Provided data Block Start
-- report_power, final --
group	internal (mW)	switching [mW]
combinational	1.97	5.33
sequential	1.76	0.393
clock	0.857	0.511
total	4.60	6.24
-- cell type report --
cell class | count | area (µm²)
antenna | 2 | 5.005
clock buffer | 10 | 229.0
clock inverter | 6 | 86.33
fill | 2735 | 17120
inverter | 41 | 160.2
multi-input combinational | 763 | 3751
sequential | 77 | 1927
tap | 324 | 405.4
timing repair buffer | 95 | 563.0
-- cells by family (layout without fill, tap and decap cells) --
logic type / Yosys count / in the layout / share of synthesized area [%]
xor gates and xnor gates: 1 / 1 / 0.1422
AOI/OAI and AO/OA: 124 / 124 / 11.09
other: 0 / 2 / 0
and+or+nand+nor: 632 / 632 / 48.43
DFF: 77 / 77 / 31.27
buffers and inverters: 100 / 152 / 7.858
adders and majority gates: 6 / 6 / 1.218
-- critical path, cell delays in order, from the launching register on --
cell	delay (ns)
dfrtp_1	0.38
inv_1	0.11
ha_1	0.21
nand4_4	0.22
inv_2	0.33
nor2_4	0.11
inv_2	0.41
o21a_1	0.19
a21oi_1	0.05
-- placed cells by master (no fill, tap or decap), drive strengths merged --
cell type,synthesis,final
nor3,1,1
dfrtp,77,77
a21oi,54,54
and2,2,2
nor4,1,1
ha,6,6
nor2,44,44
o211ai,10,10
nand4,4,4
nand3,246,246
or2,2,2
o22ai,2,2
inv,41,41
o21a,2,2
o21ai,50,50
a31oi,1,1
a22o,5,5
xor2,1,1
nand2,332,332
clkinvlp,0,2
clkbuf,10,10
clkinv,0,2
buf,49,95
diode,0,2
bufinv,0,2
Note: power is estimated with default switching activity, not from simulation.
$ cat src/rtl/seg7_pkg.sv
// Shared seven-segment definitions: segment bit positions and the hex glyph table.
// Glyphs are active-high gfedcba; polarity is applied by the driver.
package seg7_pkg;

  localparam int unsigned SEG_A  = 0;
  localparam int unsigned SEG_B  = 1;
  localparam int unsigned SEG_C  = 2;
  localparam int unsigned SEG_D  = 3;
  localparam int unsigned SEG_E  = 4;
  localparam int unsigned SEG_F  = 5;
  localparam int unsigned SEG_G  = 6;
  localparam int unsigned SEG_DP = 7;

  localparam logic [6:0] HEX_SEG [16] = '{
    7'h3F, 7'h06, 7'h5B, 7'h4F, 7'h66, 7'h6D, 7'h7D, 7'h07,
    7'h7F, 7'h6F, 7'h77, 7'h7C, 7'h39, 7'h5E, 7'h79, 7'h71
  };

endpackage

$ cat src/rtl/seg7_hex_decode.sv
// Combinational hex nibble to active-high gfedcba segment decoder.
module seg7_hex_decode
  import seg7_pkg::*;
(
  input  logic [3:0] nibble,
  output logic [6:0] seg
);

  assign seg = HEX_SEG[nibble];

endmodule

$ cat src/rtl/seg7_scan_driver.sv
// Multiplexed seven-segment scanner with PWM brightness, per-digit dp/blank and a
// double-buffered load handshake whose updates land only on frame boundaries.
module seg7_scan_driver
  import seg7_pkg::*;
#(
  parameter int unsigned NUM_DIGITS     = 6,
  parameter int unsigned SCAN_DIV       = 50000,
  parameter int unsigned BRIGHT_W       = 4,
  parameter bit          SEG_ACTIVE_LOW = 1'b1,
  parameter bit          SEL_ACTIVE_LOW = 1'b1
)(
  input  logic                    clk,
  input  logic                    rst,
  input  logic                    load_valid,
  output logic                    load_ready,
  input  logic [4*NUM_DIGITS-1:0] load_data,
  input  logic [NUM_DIGITS-1:0]   load_dp,
  input  logic [NUM_DIGITS-1:0]   load_blank,
  input  logic [BRIGHT_W-1:0]     brightness,
  output logic [7:0]              digit,
  output logic [NUM_DIGITS-1:0]   select
);

  localparam int unsigned CNT_W = (SCAN_DIV > 1) ? $clog2(SCAN_DIV) : 1;
  localparam int unsigned IDX_W = (NUM_DIGITS > 1) ? $clog2(NUM_DIGITS) : 1;

  localparam logic [CNT_W-1:0]      SLOT_LAST = CNT_W'(SCAN_DIV - 1);
  localparam logic [IDX_W-1:0]      IDX_LAST  = IDX_W'(NUM_DIGITS - 1);
  localparam logic [CNT_W-1:0]      ON_STEP   = CNT_W'(SCAN_DIV >> BRIGHT_W);
  localparam logic [7:0]            SEG_INV   = SEG_ACTIVE_LOW ? 8'hFF : 8'h00;
  localparam logic [NUM_DIGITS-1:0] SEL_INV   = SEL_ACTIVE_LOW ? '1 : '0;

  typedef struct packed {
    logic [NUM_DIGITS-1:0][3:0] data;
    logic [NUM_DIGITS-1:0]      dp;
    logic [NUM_DIGITS-1:0]      blank;
  } frame_t;

  localparam frame_t FRAME_DARK = '{data: '0, dp: '0, blank: '1};

  logic [CNT_W-1:0]      slot_cnt;
  logic [IDX_W-1:0]      digit_idx;
  logic                  pend_full;
  frame_t                pend;
  frame_t                act;
  frame_t                load_frame;
  logic                  slot_last;
  logic                  frame_end;
  logic                  accept;
  logic                  lit;
  logic [CNT_W-1:0]      on_cycles;
  logic [6:0]            seg7;
  logic [7:0]            seg_on;
  logic [NUM_DIGITS-1:0] sel_on;

  assign load_frame = {load_data, load_dp, load_blank};
  assign load_ready = ~pend_full;
  assign accept     = load_valid & ~pend_full;
  assign slot_last  = (slot_cnt == SLOT_LAST);
  assign frame_end  = slot_last && (digit_idx == IDX_LAST);

  // Full brightness is special-cased: all-ones times the step falls one step short of the slot.
  assign on_cycles = CNT_W'(brightness) * ON_STEP;
  assign lit       = (brightness == '1) || (slot_cnt < on_cycles);

  seg7_hex_decode u_hex_decode (
    .nibble (act.data[digit_idx]),
    .seg    (seg7)
  );

  // NOTE: every variable assigned here gets a default first, so no path leaves it unassigned and no latch is inferred.
  always_comb begin
    seg_on = '0;
    sel_on = '0;
    if (lit) begin
      sel_on = NUM_DIGITS'(1) << digit_idx;
      if (!act.blank[digit_idx]) begin
        seg_on[SEG_G:SEG_A] = seg7;
        seg_on[SEG_DP]      = act.dp[digit_idx];
      end
    end
  end

  // NOTE: sequential state uses non-blocking assignments so every register samples pre-edge values.
  always_ff @(posedge clk) begin
    if (rst) begin
      slot_cnt  <= '0;
      digit_idx <= '0;
    end else begin
      slot_cnt <= slot_last ? '0 : slot_cnt + 1'b1;
      if (slot_last) begin
        digit_idx <= (digit_idx == IDX_LAST) ? '0 : digit_idx + 1'b1;
      end
    end
  end

  // Promotion and capture are mutually exclusive: capture needs pend_full low.
  always_ff @(posedge clk) begin
    if (rst) begin
      pend_full <= 1'b0;
      act       <= FRAME_DARK;
      digit     <= SEG_INV;
      select    <= SEL_INV;
    end else begin
      if (frame_end && pend_full) begin
        act       <= pend;
        pend_full <= 1'b0;
      end
      if (accept) begin
        pend_full <= 1'b1;
      end
      digit  <= seg_on ^ SEG_INV;
      select <= sel_on ^ SEL_INV;
    end
  end

  // NOTE: the pending payload has no reset; pend_full guards every read of it.
  always_ff @(posedge clk) begin
    if (accept) begin
      pend <= load_frame;
    end
  end

endmodule

$ cat config.mk
export PLATFORM = sky130hd
export DESIGN_NAME = seg7_scan_driver
export DESIGN_NICKNAME = d
export VERILOG_FILES = /design/src/rtl/seg7_pkg.sv /design/src/rtl/seg7_hex_decode.sv /design/src/rtl/seg7_scan_driver.sv
export SDC_FILE = /design/constraint.sdc
export NUM_CORES = 1
export LEC_CHECK = 0
export BUFFER_PORTS_ARGS = -buffer_cell sky130_fd_sc_hd__clkbuf_2
export CORE_ASPECT_RATIO = 1.5
export CORE_MARGIN = 1.5
export CORE_UTILIZATION = 40
export DETAILED_ROUTE_END_ITERATION = 12
export GPL_ROUTABILITY_DRIVEN = 0
export PLACE_DENSITY = 0.59
export SLEW_MARGIN = 0
export SYNTH_ARGS = -nofsm -noshare
export SYNTH_HDL_FRONTEND = slang
export SYNTH_SLANG_ARGS = --single-unit
$ cat constraint.sdc
create_clock -name clk -period 9.6 [get_ports clk]
set_clock_uncertainty 0.2 [all_clocks]
set_input_delay 0.96 -clock clk [delete_from_list [all_inputs] [get_ports clk]]
set_output_delay 0.96 -clock clk [all_outputs]
set_load 0.05 [all_outputs]
<file path="src/rtl/dds_multi_core.sv">
// Multi-channel DDS register sequencer for AD995x-family parts.
// It pulses the part's master reset, then programs CSR, FR1 and CFR.
// After that, each update request writes only the channels whose tuning
// words changed since the last IO update.
// Optional macro DDS_PHASE_EN: adds per-channel POW tracking and CPOW0 writes.
module dds_multi_core #(
    parameter int unsigned NUM_CH      = 2,
    parameter int unsigned FTW_W       = 32,
    parameter int unsigned ASF_W       = 10,
    parameter int unsigned POW_W       = 14,
    parameter int unsigned RST_PULSE   = 4,
    parameter int unsigned IOUPD_PULSE = 2
) (
    input  logic                    clock,
    input  logic                    reset_n,
    input  logic [NUM_CH*FTW_W-1:0] ftw_flat,
    input  logic [NUM_CH*ASF_W-1:0] asf_flat,
    input  logic [NUM_CH*POW_W-1:0] pow_flat,
    input  logic                    vco_gain,
    input  logic [4:0]              clock_multiplier,
    input  logic [1:0]              dac_fscale,
    input  logic                    update_req,
    input  logic                    busy,
    output logic                    trigger,
    output logic [4:0]              packs_to_send,
    output logic [63:0]             data_input,
    output logic                    master_reset,
    output logic                    io_update,
    output logic                    init_done,
    output logic                    seq_done
);

    localparam int unsigned CH_W   = (NUM_CH > 1) ? $clog2(NUM_CH) : 1;
    localparam int unsigned PMAX   = (RST_PULSE > IOUPD_PULSE) ? RST_PULSE : IOUPD_PULSE;
    localparam int unsigned CNT_W  = $clog2(PMAX + 1);
    localparam int unsigned EN_LSB = 8 - NUM_CH;
    localparam logic [7:0]  CSR_ALL = 8'h06 | 8'(((1 << NUM_CH) - 1) << EN_LSB);

    typedef enum logic [3:0] {
        ST_RST,
        ST_INIT_CSR,
        ST_INIT_FR1,
        ST_INIT_CFR,
        ST_IOUPD,
        ST_DONE,
        ST_IDLE,
        ST_SCAN,
        ST_SEL,
        ST_CH_CSR,
        ST_CH_FTW,
        ST_CH_ACR,
        ST_WAIT
`ifdef DDS_PHASE_EN
        , ST_CH_POW
`endif
    } state_t;

    state_t                 r_state, w_state_nxt;
    state_t                 r_ret, w_ret_nxt;
    logic                   r_phase, w_phase_nxt;
    logic [CNT_W-1:0]       r_cnt, w_cnt_nxt;
    logic [CH_W-1:0]        r_ch, w_ch_nxt;
    logic [NUM_CH-1:0]      r_dirty, w_dirty_nxt;
    logic [NUM_CH-1:0]      r_ftw_chg, r_asf_chg;
    logic [NUM_CH-1:0]      w_ftw_chg, w_asf_chg, w_dirty;

    logic                   r_trigger, w_trig;
    logic [4:0]             r_packs, w_packs;
    logic [63:0]            r_data, w_data;
    logic                   r_mreset, w_mreset;
    logic                   r_ioupd, w_ioupd;
    logic                   r_init_done, w_init_done;
    logic                   r_seq_done, w_seq_done;

    logic                   r_pend;
    logic                   r_cm_valid;
    logic                   w_snap, w_scan, w_commit;
    logic [FTW_W-1:0]       r_sh_ftw [NUM_CH];
    logic [ASF_W-1:0]       r_sh_asf [NUM_CH];
    logic [FTW_W-1:0]       r_cm_ftw [NUM_CH];
    logic [ASF_W-1:0]       r_cm_asf [NUM_CH];

    logic                   w_xfer;
    logic [7:0]             w_addr;
    logic [4:0]             w_len;
    logic [63:0]            w_payload;
    state_t                 w_succ;
    state_t                 w_after_csr, w_after_ftw, w_after_acr;
    logic [7:0]             w_csr_sel;
    logic                   w_found;
    logic [CH_W-1:0]        w_sel_idx;

`ifdef DDS_PHASE_EN
    logic [NUM_CH-1:0]      r_pow_chg, w_pow_chg;
    logic [POW_W-1:0]       r_sh_pow [NUM_CH];
    logic [POW_W-1:0]       r_cm_pow [NUM_CH];
`else
    logic                   w_unused_pow;
    assign w_unused_pow = ^pow_flat;
`endif

    assign trigger       = r_trigger;
    assign packs_to_send = r_packs;
    assign data_input    = r_data;
    assign master_reset  = r_mreset;
    assign io_update     = r_ioupd;
    assign init_done     = r_init_done;
    assign seq_done      = r_seq_done;

    // Per-channel change detection, lowest-dirty-channel pick and CSR select byte
    always_comb begin
        w_found   = 1'b0;
        w_sel_idx = '0;
        w_csr_sel = 8'h06;
        for (int unsigned k = 0; k < NUM_CH; k++) begin
            w_ftw_chg[k] = !r_cm_valid || (r_sh_ftw[k] != r_cm_ftw[k]);
            w_asf_chg[k] = !r_cm_valid || (r_sh_asf[k] != r_cm_asf[k]);
`ifdef DDS_PHASE_EN
            w_pow_chg[k] = !r_cm_valid || (r_sh_pow[k] != r_cm_pow[k]);
            w_dirty[k]   = w_ftw_chg[k] | w_asf_chg[k] | w_pow_chg[k];
`else
            w_dirty[k]   = w_ftw_chg[k] | w_asf_chg[k];
`endif
            if (r_dirty[k] && !w_found) begin
                w_found   = 1'b1;
                w_sel_idx = CH_W'(k);
            end
            w_csr_sel[EN_LSB + k] = (r_ch == CH_W'(k));
        end
`ifdef DDS_PHASE_EN
        w_after_acr = r_pow_chg[r_ch] ? ST_CH_POW : ST_SEL;
`else
        w_after_acr = ST_SEL;
`endif
        w_after_ftw = r_asf_chg[r_ch] ? ST_CH_ACR : w_after_acr;
        w_after_csr = r_ftw_chg[r_ch] ? ST_CH_FTW : w_after_ftw;
    end

    // Next-state and next-output logic; register writes share one two-phase transfer path
    always_comb begin
        w_state_nxt = r_state;
        w_ret_nxt   = r_ret;
        w_phase_nxt = r_phase;
        w_cnt_nxt   = r_cnt;
        w_ch_nxt    = r_ch;
        w_dirty_nxt = r_dirty;
        w_trig      = 1'b0;
        w_packs     = r_packs;
        w_data      = r_data;
        w_mreset    = 1'b0;
        w_ioupd     = 1'b0;
        w_init_done = r_init_done;
        w_seq_done  = 1'b0;
        w_snap      = 1'b0;
        w_scan      = 1'b0;
        w_commit    = 1'b0;
        w_xfer      = 1'b0;
        w_addr      = 8'h00;
        w_len       = 5'd1;
        w_payload   = '0;
        w_succ      = ST_IDLE;

        case (r_state)
            ST_RST: begin
                w_mreset  = 1'b1;
                w_cnt_nxt = r_cnt + 1'b1;
                if (r_cnt == CNT_W'(RST_PULSE - 1)) begin
                    w_state_nxt = ST_INIT_CSR;
                    w_cnt_nxt   = '0;
                    w_phase_nxt = 1'b0;
                end
            end
            ST_INIT_CSR: begin
                w_xfer    = 1'b1;
                w_addr    = 8'h00;
                w_len     = 5'd1;
                w_payload = 64'(CSR_ALL);
                w_succ    = ST_INIT_FR1;
            end
            ST_INIT_FR1: begin
                w_xfer    = 1'b1;
                w_addr    = 8'h01;
                w_len     = 5'd3;
                w_payload = 64'({vco_gain, clock_multiplier}) << 18;
                w_succ    = ST_INIT_CFR;
            end
            ST_INIT_CFR: begin
                w_xfer    = 1'b1;
                w_addr    = 8'h03;
                w_len     = 5'd3;
                w_payload = 64'(dac_fscale) << 8;
                w_succ    = ST_IOUPD;
            end
            ST_IOUPD: begin
                w_ioupd   = 1'b1;
                w_cnt_nxt = r_cnt + 1'b1;
                if (r_cnt == CNT_W'(IOUPD_PULSE - 1)) begin
                    w_state_nxt = ST_DONE;
                    w_cnt_nxt   = '0;
                end
            end
            ST_DONE: begin
                if (r_init_done) begin
                    w_commit   = 1'b1;
                    w_seq_done = 1'b1;
                end else begin
                    w_init_done = 1'b1;
                end
                w_state_nxt = ST_IDLE;
            end
            ST_IDLE: begin
                if (update_req || r_pend) begin
                    w_snap      = 1'b1;
                    w_state_nxt = ST_SCAN;
                end
            end
            ST_SCAN: begin
                w_scan      = 1'b1;
                w_dirty_nxt = w_dirty;
                w_state_nxt = (w_dirty == '0) ? ST_DONE : ST_SEL;
            end
            ST_SEL: begin
                if (w_found) begin
                    w_ch_nxt    = w_sel_idx;
                    w_phase_nxt = 1'b0;
                    w_state_nxt = ST_CH_CSR;
                end else begin
                    w_cnt_nxt   = '0;
                    w_state_nxt = ST_IOUPD;
                end
            end
            ST_CH_CSR: begin
                w_xfer    = 1'b1;
                w_addr    = 8'h00;
                w_len     = 5'd1;
                w_payload = 64'(w_csr_sel);
                w_succ    = w_after_csr;
                if (r_phase) begin
                    w_dirty_nxt[r_ch] = 1'b0;
                end
            end
            ST_CH_FTW: begin
                w_xfer    = 1'b1;
                w_addr    = 8'h04;
                w_len     = 5'd4;
                w_payload = 64'(r_sh_ftw[r_ch]);
                w_succ    = w_after_ftw;
            end
            ST_CH_ACR: begin
                w_xfer    = 1'b1;
                w_addr    = 8'h06;
                w_len     = 5'd3;
                w_payload = 64'(24'h001000 | 24'(r_sh_asf[r_ch]));
                w_succ    = w_after_acr;
            end
`ifdef DDS_PHASE_EN
            ST_CH_POW: begin
                w_xfer    = 1'b1;
                w_addr    = 8'h05;
                w_len     = 5'd2;
                w_payload = 64'(r_sh_pow[r_ch]);
                w_succ    = ST_SEL;
            end
`endif
            ST_WAIT: begin
                if (!r_trigger && !busy) begin
                    w_state_nxt = r_ret;
                end
            end
            default: w_state_nxt = ST_RST;
        endcase

        // Phase 0 sends the instruction byte and returns here; phase 1 sends the payload and moves on
        if (w_xfer) begin
            w_trig      = 1'b1;
            w_state_nxt = ST_WAIT;
            if (!r_phase) begin
                w_packs     = 5'd1;
                w_data      = 64'({1'b0, w_addr[6:0]});
                w_ret_nxt   = r_state;
                w_phase_nxt = 1'b1;
            end else begin
                w_packs     = w_len;
                w_data      = w_payload;
                w_ret_nxt   = w_succ;
                w_phase_nxt = 1'b0;
            end
        end
    end

    // FSM state and registered outputs
    always_ff @(posedge clock or negedge reset_n) begin
        if (!reset_n) begin
            r_state     <= ST_RST;
            r_ret       <= ST_RST;
            r_phase     <= 1'b0;
            r_cnt       <= '0;
            r_ch        <= '0;
            r_dirty     <= '0;
            r_trigger   <= 1'b0;
            r_packs     <= '0;
            r_data      <= '0;
            r_mreset    <= 1'b0;
            r_ioupd     <= 1'b0;
            r_init_done <= 1'b0;
            r_seq_done  <= 1'b0;
        end else begin
            r_state     <= w_state_nxt;
            r_ret       <= w_ret_nxt;
            r_phase     <= w_phase_nxt;
            r_cnt       <= w_cnt_nxt;
            r_ch        <= w_ch_nxt;
            r_dirty     <= w_dirty_nxt;
            r_trigger   <= w_trig;
            r_packs     <= w_packs;
            r_data      <= w_data;
            r_mreset    <= w_mreset;
            r_ioupd     <= w_ioupd;
            r_init_done <= w_init_done;
            r_seq_done  <= w_seq_done;
        end
    end

    // Request pending flag, shadow snapshot, change flags and committed copy
    always_ff @(posedge clock or negedge reset_n) begin
        if (!reset_n) begin
            r_pend     <= 1'b0;
            r_cm_valid <= 1'b0;
            r_ftw_chg  <= '0;
            r_asf_chg  <= '0;
            for (int unsigned k = 0; k < NUM_CH; k++) begin
                r_sh_ftw[k] <= '0;
                r_sh_asf[k] <= '0;
                r_cm_ftw[k] <= '0;
                r_cm_asf[k] <= '0;
            end
`ifdef DDS_PHASE_EN
            r_pow_chg <= '0;
            for (int unsigned k = 0; k < NUM_CH; k++) begin
                r_sh_pow[k] <= '0;
                r_cm_pow[k] <= '0;
            end
`endif
        end else begin
            if (w_snap) begin
                r_pend <= 1'b0;
            end else if (update_req) begin
                r_pend <= 1'b1;
            end
            if (w_scan) begin
                r_ftw_chg <= w_ftw_chg;
                r_asf_chg <= w_asf_chg;
`ifdef DDS_PHASE_EN
                r_pow_chg <= w_pow_chg;
`endif
            end
            for (int unsigned k = 0; k < NUM_CH; k++) begin
                if (w_snap) begin
                    r_sh_ftw[k] <= ftw_flat[k*FTW_W +: FTW_W];
                    r_sh_asf[k] <= asf_flat[k*ASF_W +: ASF_W];
`ifdef DDS_PHASE_EN
                    r_sh_pow[k] <= pow_flat[k*POW_W +: POW_W];
`endif
                end
                if (w_commit) begin
                    r_cm_ftw[k] <= r_sh_ftw[k];
                    r_cm_asf[k] <= r_sh_asf[k];
`ifdef DDS_PHASE_EN
                    r_cm_pow[k] <= r_sh_pow[k];
`endif
                end
            end
            if (w_commit) begin
                r_cm_valid <= 1'b1;
            end
        end
    end

endmodule

</file>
Provided data Block End
■ Activity:
Where does the word "select" appear in the records? Copy every line that holds it.

■ Answer box:
  output logic [NUM_DIGITS-1:0]   select
      select    <= SEL_INV;
      select <= sel_on ^ SEL_INV;
    // Per-channel change detection, lowest-dirty-channel pick and CSR select byte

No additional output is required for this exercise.